A criação tardia dessa
instituição no Brasil explica o fato de, historicamente, a universidade ter
sido tão excludente; afinal de contas, o ingresso nas poucas que existiam
estava tacitamente reservado às elites, portanto, o método de entrada sempre
passou por sua condição social e familiar, passando longe das necessidades
nacionais em desenvolver determinadas áreas, acentuando a separação capitalista
entre educação e trabalho. Sendo assim, aos 40% de negros que eram proibidos de
estudar, quando a proibição acabou legalmente, ela continuou na prática de o
quê e como negros e pobres poderiam estudar.
Foi dessa forma que, por quase um
século de existência, a universidade instituiu-se como um dos principais
privilégios da elite brasileira. Além de esnobar seu poderio econômico, essa
elite estava preparada para perpetuar-se no poder, e um dos mecanismos que mais
legitimou isso durante esse período foi o vestibular.
O vestibular, mais que uma prova
para “testar o conhecimento”, “aferir a capacidade” de um postulante a uma vaga
na universidade era, e em alguns casos ainda é, um grandíssimo esquema de
exclusão dos que não estudavam nas grandes escolas, uma prova que testava, na
verdade, quantas questões você conseguiria não errar; além, é claro de
alimentar os bolsos de tubarões de ensinos das grandes escolas particulares e cursinhos
preparatórios.
Com a decisão política tomada
pelos governos Lula e Dilma de expandir a universidade para a grande maioria da
população, além da mudança numérica – que é fundamental – passou a existir uma
mudança, também, na lógica de ingresso.

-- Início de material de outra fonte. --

## src/cgps_pkg.sv

```systemverilog
// Constants, register map and types of the power-up sequencer.
// Assumes a 25 MHz system clock and a 10 MHz internal timing oscillator.
`default_nettype none

package cgps_pkg;

  // ----------------------------------------------------------------
  // Clock rates
  // ----------------------------------------------------------------
  localparam int unsigned SYS_KHZ = 25000;
  localparam int unsigned OSC_KHZ = 10000;
  localparam int unsigned OSC_TICKS_PER_US = OSC_KHZ / 1000;

  // ----------------------------------------------------------------
  // Bus and register indices
  // ----------------------------------------------------------------
  localparam int ADDR_W = 12;
  localparam int DATA_W = 32;
  localparam int CNT_W  = 32;
  localparam logic [ADDR_W-1:0] IDX_CTRL   = 12'h00C;
  localparam logic [ADDR_W-1:0] IDX_WAIT   = 12'h077;
  localparam logic [ADDR_W-1:0] IDX_SEQCFG = 12'h078;
  localparam logic [ADDR_W-1:0] IDX_STATUS = 12'h079;

  // ----------------------------------------------------------------
  // Field layouts
  // ----------------------------------------------------------------
  localparam int CTRL_SOFTRST_BIT = 7;
  localparam int SEL_W            = 2;
  localparam int WAIT_W           = 4;
  localparam int WAIT_CAL_LSB     = 2;
  localparam int WAIT_VCO_LSB     = 0;
  localparam int SEQ_W            = 3;
  localparam int SEQ_XTAL_BIT     = 0;
  localparam int SEQ_PINA_BIT     = 1;
  localparam int SEQ_PINB_BIT     = 2;
  localparam int STATE_W          = 3;
  localparam int STAT_OE_BIT      = 3;
  localparam int STAT_LOL_BIT     = 4;
  localparam int STAT_DIS_BIT     = 5;
  localparam int STRAP_W          = 7;
  localparam int STRAP_WAIT_LSB   = 0;
  localparam int STRAP_SEQ_LSB    = 4;
  localparam int SYNC_W           = 5;

  // ----------------------------------------------------------------
  // Reset values
  // ----------------------------------------------------------------
  localparam logic [WAIT_W-1:0] WAIT_RST = 4'h5;
  localparam logic [SEQ_W-1:0]  SEQ_RST  = 3'h2;

  // ----------------------------------------------------------------
  // Wait durations per select code, microseconds
  // ----------------------------------------------------------------
  localparam int unsigned CAL_US0 = 30;
  localparam int unsigned CAL_US1 = 300;
  localparam int unsigned CAL_US2 = 30000;
  localparam int unsigned CAL_US3 = 300000;
  localparam int unsigned VCO_US0 = 20;
  localparam int unsigned VCO_US1 = 200;
  localparam int unsigned VCO_US2 = 20000;
  localparam int unsigned VCO_US3 = 200000;

  typedef enum logic [STATE_W-1:0] {
    ST_OFF, ST_POR, ST_XO, ST_CAL, ST_VCO, ST_RUN
  } cgps_state_t;

endpackage : cgps_pkg

`default_nettype wire

```

## src/cgps_timer_if.sv

```systemverilog
// Start/done handshake between sequencer and wait timer.
// Assumes both ends on the same clock.
`timescale 1ns/1ps
`default_nettype none

interface cgps_timer_if;
  logic                     start;
  logic [cgps_pkg::CNT_W-1:0] ticks;
  logic                     done;
  modport seq (output start, output ticks, input done);
  modport tmr (input start, input ticks, output done);
endinterface : cgps_timer_if

`default_nettype wire

```

## src/cgps_sequencer.sv

```systemverilog
// Power-up / power-down sequencer of a single-PLL clock generator.
// Assumes APB master on clk; all pin inputs are asynchronous.
//
// Function
// - Hold in reset until core and output supply monitors both report good.
// - With crystal selected, wait for amplitude detector before calibration.
// - Calibration wait counts 10 MHz ticks, length chosen by wait bits 3:2.
// - VCO wait follows, counting 10 MHz ticks, length from wait bits 1:0.
// - Clock outputs turn on right after the VCO wait, not waiting for lock.
// - Routed lock-lost indicator drops at the first phase-detector rising edge after lock.
// - Enable pin low powers everything down and reports device disabled.
// - Enable rising starts power-on sequence, registers loaded from strap pins.
// - Register writes ignored, reads answered with zero data and no error while enable pin is low.
// - After power-on release, start sequencing counters, then calibrate.
// - Soft-reset bit write reruns the full power-on sequence.
//
// Added by the designer: the APB slave port and the address map.
`timescale 1ns/1ps
`default_nettype none

module cgps_sequencer #(
  parameter int unsigned CAL_TICKS0 = cgps_pkg::CAL_US0 * cgps_pkg::OSC_TICKS_PER_US,
  parameter int unsigned CAL_TICKS1 = cgps_pkg::CAL_US1 * cgps_pkg::OSC_TICKS_PER_US,
  parameter int unsigned CAL_TICKS2 = cgps_pkg::CAL_US2 * cgps_pkg::OSC_TICKS_PER_US,
  parameter int unsigned CAL_TICKS3 = cgps_pkg::CAL_US3 * cgps_pkg::OSC_TICKS_PER_US,
  parameter int unsigned VCO_TICKS0 = cgps_pkg::VCO_US0 * cgps_pkg::OSC_TICKS_PER_US,
  parameter int unsigned VCO_TICKS1 = cgps_pkg::VCO_US1 * cgps_pkg::OSC_TICKS_PER_US,
  parameter int unsigned VCO_TICKS2 = cgps_pkg::VCO_US2 * cgps_pkg::OSC_TICKS_PER_US,
  parameter int unsigned VCO_TICKS3 = cgps_pkg::VCO_US3 * cgps_pkg::OSC_TICKS_PER_US
) (
  input  wire logic                          clk,
  input  wire logic                          sys_rst,
  input  wire logic                          ce,
  input  wire logic                          psel,
  input  wire logic                          penable,
  input  wire logic                          pwrite,
  input  wire logic [cgps_pkg::ADDR_W-1:0]   paddr,
  input  wire logic [cgps_pkg::DATA_W-1:0]   pwdata,
  output logic      [cgps_pkg::DATA_W-1:0]   prdata,
  output logic                               pready,
  output logic                               pslverr,
  input  wire logic                          chipDisableN,
  input  wire logic                          coreSupplyOk,
  input  wire logic                          outSupplyOk,
  input  wire logic                          xtalAmpOk,
  input  wire logic                          pllLocked,
  input  wire logic                          pfdClk,
  input  wire logic [cgps_pkg::STRAP_W-1:0]  cfgStrap,
  output logic                               clkOutEnable,
  output logic                               indicatorPinA,
  output logic                               indicatorPinB,
  output logic                               deviceDisabled
);

  if (CAL_TICKS0 < 1 || CAL_TICKS1 < 1 || CAL_TICKS2 < 1 || CAL_TICKS3 < 1 ||
      VCO_TICKS0 < 1 || VCO_TICKS1 < 1 || VCO_TICKS2 < 1 || VCO_TICKS3 < 1) begin : g_chk
    $error("cgps_sequencer: every wait needs at least one tick");
  end

  // ----------------------------------------------------------------
  // Helpers
  // ----------------------------------------------------------------
  function automatic logic regHit(input logic [cgps_pkg::ADDR_W-1:0] addr,
                                  input logic [cgps_pkg::ADDR_W-1:0] idx);
    regHit = (addr == {idx[cgps_pkg::ADDR_W-3:0], 2'h0});
  endfunction : regHit

  function automatic logic [cgps_pkg::CNT_W-1:0] pickTicks(
      input logic [cgps_pkg::SEL_W-1:0] sel,
      input int unsigned t0, input int unsigned t1,
      input int unsigned t2, input int unsigned t3);
    case (sel)
      2'h0:    pickTicks = cgps_pkg::CNT_W'(t0);
      2'h1:    pickTicks = cgps_pkg::CNT_W'(t1);
      2'h2:    pickTicks = cgps_pkg::CNT_W'(t2);
      default: pickTicks = cgps_pkg::CNT_W'(t3);
    endcase
  endfunction : pickTicks

  // ----------------------------------------------------------------
  // State
  // ----------------------------------------------------------------
  localparam int EN_B   = 0;
  localparam int CORE_B = 1;
  localparam int OUT_B  = 2;
  localparam int XTAL_B = 3;
  localparam int LOCK_B = 4;

  logic [cgps_pkg::SYNC_W-1:0]  pinSync1_r, pinSync1_nxt;
  logic [cgps_pkg::SYNC_W-1:0]  pinSync2_r, pinSync2_nxt;
  logic [cgps_pkg::STRAP_W-1:0] strapSync1_r, strapSync1_nxt;
  logic [cgps_pkg::STRAP_W-1:0] strapSync2_r, strapSync2_nxt;
  logic                         pfdSync1_r, pfdSync1_nxt;
  logic                         pfdSync2_r, pfdSync2_nxt;
  logic                         pfdSync3_r, pfdSync3_nxt;

  cgps_pkg::cgps_state_t        state_r, state_nxt;
  logic [cgps_pkg::WAIT_W-1:0]  waitCfg_r, waitCfg_nxt;
  logic [cgps_pkg::SEQ_W-1:0]   seqCfg_r, seqCfg_nxt;
  logic                         lockLostFlag_r, lockLostFlag_nxt;
  logic                         clkOutEnable_r, clkOutEnable_nxt;
  logic                         indicatorPinA_r, indicatorPinA_nxt;
  logic                         indicatorPinB_r, indicatorPinB_nxt;
  logic                         deviceDisabled_r, deviceDisabled_nxt;
  logic [cgps_pkg::DATA_W-1:0]  prdata_r, prdata_nxt;
  logic                         pready_r, pready_nxt;
  logic                         pslverr_r, pslverr_nxt;

  logic                         enabled;
  logic                         powerOk;
  logic                         pfdEdge;
  logic                         apbSetup;
  logic                         apbWrite;
  logic                         mapped;
  logic                         softRst;
  logic [cgps_pkg::DATA_W-1:0]  readData;

  cgps_timer_if tif ();

  cgps_wait_timer #(
    .ACC_W (16)
  ) u_timer (
    .clk     (clk),
    .sys_rst (sys_rst),
    .ce      (ce),
    .tif     (tif.tmr)
  );

  // ----------------------------------------------------------------
  // Next-state logic
  // ----------------------------------------------------------------
  always_comb begin
    pinSync1_nxt   = {pllLocked, xtalAmpOk, outSupplyOk, coreSupplyOk, chipDisableN};
    pinSync2_nxt   = pinSync1_r;
    strapSync1_nxt = cfgStrap;
    strapSync2_nxt = strapSync1_r;
    pfdSync1_nxt   = pfdClk;
    pfdSync2_nxt   = pfdSync1_r;
    pfdSync3_nxt   = pfdSync2_r;

    enabled  = pinSync2_r[EN_B];
    powerOk  = enabled && pinSync2_r[CORE_B] && pinSync2_r[OUT_B];
    pfdEdge  = pfdSync2_r && !pfdSync3_r;

    apbSetup = psel && !penable;
    apbWrite = psel && penable && pready_r && pwrite && enabled;
    mapped   = regHit(paddr, cgps_pkg::IDX_CTRL) || regHit(paddr, cgps_pkg::IDX_WAIT) ||
               regHit(paddr, cgps_pkg::IDX_SEQCFG) || regHit(paddr, cgps_pkg::IDX_STATUS);
    softRst  = apbWrite && regHit(paddr, cgps_pkg::IDX_CTRL) &&
               pwdata[cgps_pkg::CTRL_SOFTRST_BIT];

    readData = '0;
    if (regHit(paddr, cgps_pkg::IDX_WAIT)) begin
      readData[cgps_pkg::WAIT_W-1:0] = waitCfg_r;
    end else if (regHit(paddr, cgps_pkg::IDX_SEQCFG)) begin
      readData[cgps_pkg::SEQ_W-1:0] = seqCfg_r;
    end else if (regHit(paddr, cgps_pkg::IDX_STATUS)) begin
      readData[cgps_pkg::STATE_W-1:0]     = state_r;
      readData[cgps_pkg::STAT_OE_BIT]  = clkOutEnable_r;
      readData[cgps_pkg::STAT_LOL_BIT] = lockLostFlag_r;
      readData[cgps_pkg::STAT_DIS_BIT] = deviceDisabled_r;
    end

    // Register writes
    waitCfg_nxt = waitCfg_r;
    seqCfg_nxt  = seqCfg_r;
    if (apbWrite && regHit(paddr, cgps_pkg::IDX_WAIT)) begin
      waitCfg_nxt = pwdata[cgps_pkg::WAIT_W-1:0];
    end
    if (apbWrite && regHit(paddr, cgps_pkg::IDX_SEQCFG)) begin
      seqCfg_nxt = pwdata[cgps_pkg::SEQ_W-1:0];
    end

    // Sequencer
    state_nxt = state_r;
    tif.start = 1'b0;
    tif.ticks = pickTicks(waitCfg_r[cgps_pkg::WAIT_CAL_LSB +: cgps_pkg::SEL_W],
                          CAL_TICKS0, CAL_TICKS1, CAL_TICKS2, CAL_TICKS3);
    if (!powerOk) begin
      state_nxt = cgps_pkg::ST_OFF;
    end else if (softRst) begin
      state_nxt = cgps_pkg::ST_POR;
    end else begin
      case (state_r)
        cgps_pkg::ST_OFF: begin
          state_nxt = cgps_pkg::ST_POR;
        end
        cgps_pkg::ST_POR: begin
          waitCfg_nxt = strapSync2_r[cgps_pkg::STRAP_WAIT_LSB +: cgps_pkg::WAIT_W];
          seqCfg_nxt  = strapSync2_r[cgps_pkg::STRAP_SEQ_LSB +: cgps_pkg::SEQ_W];
          state_nxt   = cgps_pkg::ST_XO;
        end
        cgps_pkg::ST_XO: begin
          if (!seqCfg_r[cgps_pkg::SEQ_XTAL_BIT] || pinSync2_r[XTAL_B]) begin
            tif.start = 1'b1;
            state_nxt = cgps_pkg::ST_CAL;
          end
        end
        cgps_pkg::ST_CAL: begin
          if (tif.done) begin
            tif.start = 1'b1;
            tif.ticks = pickTicks(waitCfg_r[cgps_pkg::WAIT_VCO_LSB +: cgps_pkg::SEL_W],
                                  VCO_TICKS0, VCO_TICKS1, VCO_TICKS2, VCO_TICKS3);
            state_nxt = cgps_pkg::ST_VCO;
          end
        end
        cgps_pkg::ST_VCO: begin
          if (tif.done) begin
            state_nxt = cgps_pkg::ST_RUN;
          end
        end
        cgps_pkg::ST_RUN: begin
          state_nxt = cgps_pkg::ST_RUN;
        end
        default: begin
          state_nxt = cgps_pkg::ST_OFF;
        end
      endcase
    end

    clkOutEnable_nxt   = (state_nxt == cgps_pkg::ST_RUN);
    deviceDisabled_nxt = !enabled;

    lockLostFlag_nxt = lockLostFlag_r;
    if (state_nxt != cgps_pkg::ST_RUN || !pinSync2_r[LOCK_B]) begin
      lockLostFlag_nxt = 1'b1;
    end else if (pfdEdge) begin
      lockLostFlag_nxt = 1'b0;
    end
    indicatorPinA_nxt = seqCfg_nxt[cgps_pkg::SEQ_PINA_BIT] && lockLostFlag_nxt;
    indicatorPinB_nxt = seqCfg_nxt[cgps_pkg::SEQ_PINB_BIT] && lockLostFlag_nxt;

    // APB answer, one access cycle
    pready_nxt  = apbSetup;
    prdata_nxt  = prdata_r;
    pslverr_nxt = 1'b0;
    if (apbSetup) begin
      prdata_nxt  = enabled ? readData : '0;
      pslverr_nxt = enabled && !mapped;
    end
  end

  // ----------------------------------------------------------------
  // Registers
  // ----------------------------------------------------------------
  always_ff @(posedge clk) begin
    if (sys_rst) begin
      pinSync1_r       <= '0;
      pinSync2_r       <= '0;
      strapSync1_r     <= '0;
      strapSync2_r     <= '0;
      pfdSync1_r       <= 1'b0;
      pfdSync2_r       <= 1'b0;
      pfdSync3_r       <= 1'b0;
      state_r          <= cgps_pkg::ST_OFF;
      waitCfg_r        <= cgps_pkg::WAIT_RST;
      seqCfg_r         <= cgps_pkg::SEQ_RST;
      lockLostFlag_r   <= 1'b1;
      clkOutEnable_r   <= 1'b0;
      indicatorPinA_r  <= 1'b0;
      indicatorPinB_r  <= 1'b0;
      deviceDisabled_r <= 1'b1;
      prdata_r         <= '0;
      pready_r         <= 1'b0;
      pslverr_r        <= 1'b0;
    end else if (ce) begin
      pinSync1_r       <= pinSync1_nxt;
      pinSync2_r       <= pinSync2_nxt;
      strapSync1_r     <= strapSync1_nxt;
      strapSync2_r     <= strapSync2_nxt;
      pfdSync1_r       <= pfdSync1_nxt;
      pfdSync2_r       <= pfdSync2_nxt;
      pfdSync3_r       <= pfdSync3_nxt;
      state_r          <= state_nxt;
      waitCfg_r        <= waitCfg_nxt;
      seqCfg_r         <= seqCfg_nxt;
      lockLostFlag_r   <= lockLostFlag_nxt;
      clkOutEnable_r   <= clkOutEnable_nxt;
      indicatorPinA_r  <= indicatorPinA_nxt;
      indicatorPinB_r  <= indicatorPinB_nxt;
      deviceDisabled_r <= deviceDisabled_nxt;
      prdata_r         <= prdata_nxt;
      pready_r         <= pready_nxt;
      pslverr_r        <= pslverr_nxt;
    end
  end

  assign prdata         = prdata_r;
  assign pready         = pready_r;
  assign pslverr        = pslverr_r;
  assign clkOutEnable   = clkOutEnable_r;
  assign indicatorPinA  = indicatorPinA_r;
  assign indicatorPinB  = indicatorPinB_r;
  assign deviceDisabled = deviceDisabled_r;

endmodule : cgps_sequencer

`default_nettype wire

```

## src/cgps_wait_timer.sv

```systemverilog
// Wait timer counting ticks of the internal 10 MHz oscillator.
// Assumes a synchronous high reset and a clock enable from the top.
`timescale 1ns/1ps
`default_nettype none

module cgps_wait_timer #(
  parameter int ACC_W = 16
) (
  input  wire logic clk,
  input  wire logic sys_rst,
  input  wire logic ce,
  cgps_timer_if.tmr tif
);

  if (ACC_W < 16) begin : g_chk
    $error("cgps_wait_timer: ACC_W too small for oscillator ratio");
  end

  localparam logic [ACC_W-1:0] OSC_STEP = ACC_W'(cgps_pkg::OSC_KHZ);
  localparam logic [ACC_W-1:0] SYS_MOD  = ACC_W'(cgps_pkg::SYS_KHZ);

  logic [ACC_W-1:0]           acc_r, acc_nxt;
  logic [cgps_pkg::CNT_W-1:0] cnt_r, cnt_nxt;
  logic                       busy_r, busy_nxt;
  logic                       done_r, done_nxt;
  logic                       oscTick;

  // ----------------------------------------------------------------
  // Oscillator tick and countdown
  // ----------------------------------------------------------------
  always_comb begin
    acc_nxt  = acc_r + OSC_STEP;
    oscTick  = 1'b0;
    if (acc_nxt >= SYS_MOD) begin
      acc_nxt = acc_nxt - SYS_MOD;
      oscTick = 1'b1;
    end
    cnt_nxt  = cnt_r;
    busy_nxt = busy_r;
    done_nxt = done_r;
    if (tif.start) begin
      cnt_nxt  = tif.ticks;
      busy_nxt = 1'b1;
      done_nxt = 1'b0;
    end else if (busy_r && oscTick) begin
      if (cnt_r <= 32'h0000_0001) begin
        busy_nxt = 1'b0;
        done_nxt = 1'b1;
      end else begin
        cnt_nxt = cnt_r - 32'h0000_0001;
      end
    end
  end

  always_ff @(posedge clk) begin
    if (sys_rst) begin
      acc_r  <= '0;
      cnt_r  <= '0;
      busy_r <= 1'b0;
      done_r <= 1'b0;
    end else if (ce) begin
      acc_r  <= acc_nxt;
      cnt_r  <= cnt_nxt;
      busy_r <= busy_nxt;
      done_r <= done_nxt;
    end
  end

  assign tif.done = done_r;

endmodule : cgps_wait_timer

`default_nettype wire

```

Eles, além de terem dobrado o número de
estudantes matriculados no Ensino Superior, passando de 3,5 milhões para 7,1
milhões, criando 18 universidades federais, 173 campi e uma série de programas
como FIES e PROUNI, implementaram a cota e adotaram o ENEM como mecanismo de
entrada à universidade. Com o ENEM e o SISU, os estudantes podem concorrer a
vagas em 115 universidades públicas e 4.700 cursos, além de suas notas servirem
como acesso às bolsas do PROUNI.
A reação, portanto, não poderia
ter sido diferente. À elite, que antes em Coimbra e depois nas federais, coube
o papel lamentável de tentar barrar todas as iniciativas de democratização da
universidade. Porém, o mais lamentável é terem colocado seus esforços contra
uma proposta pedagógica muito mais avançada e justa do que a dos antigos
vestibulares. É óbvio a qualquer um que procure ler as provas de até o ano de
2004 e as do ENEM a diferença de proposta, afinal de contas as comissões de
vestibulares e concursos não devem ou não deveriam ser instituições programadas
para tolher a vontade de se ingressar na universidade. Enquanto isso, uma
indústria por trás de cursinhos, professores e editoras lucravam com a antiga
prova de “isso você não vai saber fazer”.
É dessa forma que esses, que
viram seus privilégios diminuírem, entendem que deveria funcionar o ensino
superior no país. Felizmente, acordamos a tempo, fazendo com que em 12 anos a
taxa de jovens entre 18 e 24 anos passou para 28%. Não deve ser fácil aos que
passaram 500 anos tentando instituir privilégios conviver com isso.
Universidade do povo e para o povo começa com mecanismo de entrada real, justo.
O fim do vestibular foi e é um objetivo histórico de entidades estudantis
compromissadas com a democratização do Ensino Superior. O ENEM é um caminho.